**src/include/mqw_consts.vh**
```
// constants for the multi-queue write port select block
`ifndef MQW_CONSTS_VH
`define MQW_CONSTS_VH
`define MQW_ADDR_W        7
`define MQW_QSEL_W        4
`define MQW_DEV_LSB       4
`define MQW_DEV_W         3
`define MQW_NUM_Q         16
`define MQW_SECTORS       2
`define MQW_SEC_W         1
`define MQW_FLAG_W        8
`define MQW_SETUP_CYC     16'h0008
`define MQW_CNT_W         16
`define MQW_CNT_ONE       16'h0001
`define MQW_CNT_ZERO      16'h0000
`define MQW_Q_RST         4'h0
`define MQW_BUS_IDLE      8'hFF
`endif

```
**src/logic/mqw_sync2.v**
```verilog
// two-stage synchroniser for a pin-level input
`timescale 1ns/1ps
`default_nettype none
module mqw_sync2 #(
    parameter W = 1
) (
    input  wire         mclk,
    input  wire         sys_rst,
    input  wire [W-1:0] din,
    output reg  [W-1:0] dout
);
    reg [W-1:0] meta_r;

    always @(posedge mclk)
    begin
        if (sys_rst)
        begin
            meta_r <= {W{1'b0}};
            dout   <= {W{1'b0}};
        end
        else
        begin
            meta_r <= din;
            dout   <= meta_r;
        end
    end
endmodule
`default_nettype wire

```
**src/logic/mqw_write_port.v**
```verilog
// write-port queue selection, flag bus and expansion token logic
//
// Summary of operation
// RULE1 - A high queue-select strobe loads the write address as the new write queue.
// RULE2 - The writer raises the queue-select strobe only on queue-change cycles.
// RULE3 - The writer never raises queue-select and flag-sector strobes together.
// RULE4 - The writer waits for program-done low before any queue selection.
// RULE5 - Each edge with write enable low stores the data word into the current queue.
// RULE6 - Queue selection is accepted regardless of write enable.
// RULE7 - Writes reach a newly selected queue from the second edge after selection.
// RULE8 - The almost-full bus cycles or selects its sector without write enable.
// RULE9 - In direct mode a flag-sector strobe picks the sector from the write address.
// RULE10 - In polled mode the almost-full bus steps through sectors with a frame sync.
// RULE11 - Almost-full bus, almost-full flag and full flag are updated on the clock.
// RULE12 - Expansion tokens are sampled and driven on the write clock.
// RULE13 - The writer supplies a free-running write clock.
// RULE14 - The low four address bits choose one of sixteen queues.
// RULE15 - A selection counts only when the upper three address bits match the device id.
// RULE16 - Program-done goes low once configuration has finished.
`timescale 1ns/1ps
`default_nettype none
`include "mqw_consts.vh"
module mqw_write_port #(
    parameter DATA_W  = 36,
    parameter DEPTH_W = 10,
    parameter [`MQW_DEV_W-1:0] DEVICE_ID = 3'h0
) (
    input  wire                   mclk,
    input  wire                   sys_rst,
    input  wire                   queue_select_strobe,
    input  wire [`MQW_ADDR_W-1:0] write_queue_address,
    input  wire                   flag_sector_strobe,
    input  wire                   write_en_n,
    input  wire [DATA_W-1:0]      din,
    input  wire                   polled_mode,
    input  wire                   expansion_token_in,
    input  wire [`MQW_NUM_Q-1:0]  queue_full,
    input  wire [`MQW_NUM_Q-1:0]  queue_almost_full,
    output reg                    program_done_out,
    output reg                    mem_wr_r,
    output reg  [`MQW_QSEL_W-1:0] mem_queue_r,
    output reg  [DATA_W-1:0]      mem_data_r,
    output reg  [`MQW_QSEL_W-1:0] write_queue_r,
    output reg  [`MQW_FLAG_W-1:0] almost_full_status_bus,
    output reg                    almost_full_flag,
    output reg                    full_flag,
    output reg                    flag_frame_sync,
    output reg                    expansion_token_out
);
    // ************************************************************
    // input capture
    // ************************************************************
    wire        tok_in_s;
    wire        polled_s;
    wire        addr_hit;
    reg         sel_pend_r;
    reg  [`MQW_QSEL_W-1:0] sel_q_r;
    reg  [`MQW_QSEL_W-1:0] active_q_r;
    reg  [`MQW_CNT_W-1:0]  setup_cnt_r;
    reg  [`MQW_SEC_W-1:0]  sector_r;
    reg  [`MQW_SEC_W-1:0]  sector_nxt;
    reg  [`MQW_FLAG_W-1:0] sector_flags;

    mqw_sync2 #(.W(2)) u_sync (
        .mclk    (mclk),
        .sys_rst (sys_rst),
        .din     ({expansion_token_in, polled_mode}),
        .dout    ({tok_in_s, polled_s})
    );

    // RULE15 device id match
    assign addr_hit = (write_queue_address[`MQW_ADDR_W-1:`MQW_DEV_LSB] == DEVICE_ID);

    // ************************************************************
    // configuration done
    // ************************************************************
    // stand-in for serial setup: fixed count after reset
    always @(posedge mclk)
    begin
        if (sys_rst)
        begin
            setup_cnt_r      <= `MQW_CNT_ZERO;
            program_done_out <= 1'b1;
        end
        else if (setup_cnt_r != `MQW_SETUP_CYC)
        begin
            setup_cnt_r <= setup_cnt_r + `MQW_CNT_ONE;
        end
        else
        begin
            // RULE16 ready for normal operation
            program_done_out <= 1'b0;
        end
    end

    // ************************************************************
    // queue selection
    // ************************************************************
    // back-to-back selections each keep their own two-edge latency
    always @(posedge mclk)
    begin
        if (sys_rst)
        begin
            sel_pend_r    <= 1'b0;
            sel_q_r       <= `MQW_Q_RST;
            active_q_r    <= `MQW_Q_RST;
            write_queue_r <= `MQW_Q_RST;
        end
        else
        begin
            sel_pend_r <= 1'b0;
            // RULE1 RULE6 RULE14 capture queue, ignore write enable
            if (queue_select_strobe && !flag_sector_strobe && addr_hit && !program_done_out)
            begin
                sel_q_r       <= write_queue_address[`MQW_QSEL_W-1:0];
                write_queue_r <= write_queue_address[`MQW_QSEL_W-1:0];
                sel_pend_r    <= 1'b1;
            end
            // RULE7 new queue live two edges after selection
            if (sel_pend_r)
            begin
                active_q_r <= sel_q_r;
            end
        end
    end

    // ************************************************************
    // write path to queue memory
    // ************************************************************
    // words on the select edge and the next still land in the old queue
    always @(posedge mclk)
    begin
        if (sys_rst)
        begin
            mem_wr_r    <= 1'b0;
            mem_queue_r <= `MQW_Q_RST;
            mem_data_r  <= {DATA_W{1'b0}};
        end
        else
        begin
            // RULE5 store word into current queue
            mem_wr_r    <= !write_en_n;
            mem_queue_r <= active_q_r;
            mem_data_r  <= din;
        end
    end

    // ************************************************************
    // almost-full flag bus
    // ************************************************************
    always @*
    begin
        sector_nxt = sector_r;
        // RULE8 RULE9 direct mode sector pick, no write enable needed
        if (!polled_s && flag_sector_strobe && !queue_select_strobe)
        begin
            sector_nxt = write_queue_address[`MQW_SEC_W-1:0];
        end
        // RULE10 polled mode steps every edge
        else if (polled_s)
        begin
            sector_nxt = sector_r + 1'b1;
        end
        sector_flags = sector_nxt[0] ? queue_almost_full[`MQW_NUM_Q-1:`MQW_FLAG_W]
                                     : queue_almost_full[`MQW_FLAG_W-1:0];
    end

    // ************************************************************
    // almost-full status bus register
    // ************************************************************
    // bus loads the sector it moves to, so bus data and frame sync agree
    always @(posedge mclk)
    begin
        if (sys_rst)
        begin
            sector_r               <= 1'b0;
            almost_full_status_bus <= `MQW_BUS_IDLE;
        end
        else
        begin
            sector_r               <= sector_nxt;
            // RULE11 bus registered on the write clock, active low
            almost_full_status_bus <= ~sector_flags;
        end
    end

    // ************************************************************
    // active queue flags
    // ************************************************************
    // flags track the queue being written now, not the one just named
    always @(posedge mclk)
    begin
        if (sys_rst)
        begin
            almost_full_flag <= 1'b1;
            full_flag        <= 1'b1;
        end
        else
        begin
            // RULE11 flags registered on the write clock, active low
            almost_full_flag <= ~queue_almost_full[active_q_r];
            full_flag        <= ~queue_full[active_q_r];
        end
    end

    // ************************************************************
    // frame sync and expansion token
    // ************************************************************
    // two sync stages plus this one: token lags three edges end to end
    always @(posedge mclk)
    begin
        if (sys_rst)
        begin
            flag_frame_sync     <= 1'b0;
            expansion_token_out <= 1'b0;
        end
        else
        begin
            // RULE10 frame sync marks sector zero in polled mode
            flag_frame_sync     <= polled_s && (sector_nxt == 1'b0);
            // RULE12 token passed on the write clock
            expansion_token_out <= tok_in_s;
        end
    end
endmodule
`default_nettype wire

```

**Your goal:** Report each line in the data above that holds the word "only" by copying it.

**Solution for this exercise:**
// RULE2 - The writer raises the queue-select strobe only on queue-change cycles.
// RULE15 - A selection counts only when the upper three address bits match the device id.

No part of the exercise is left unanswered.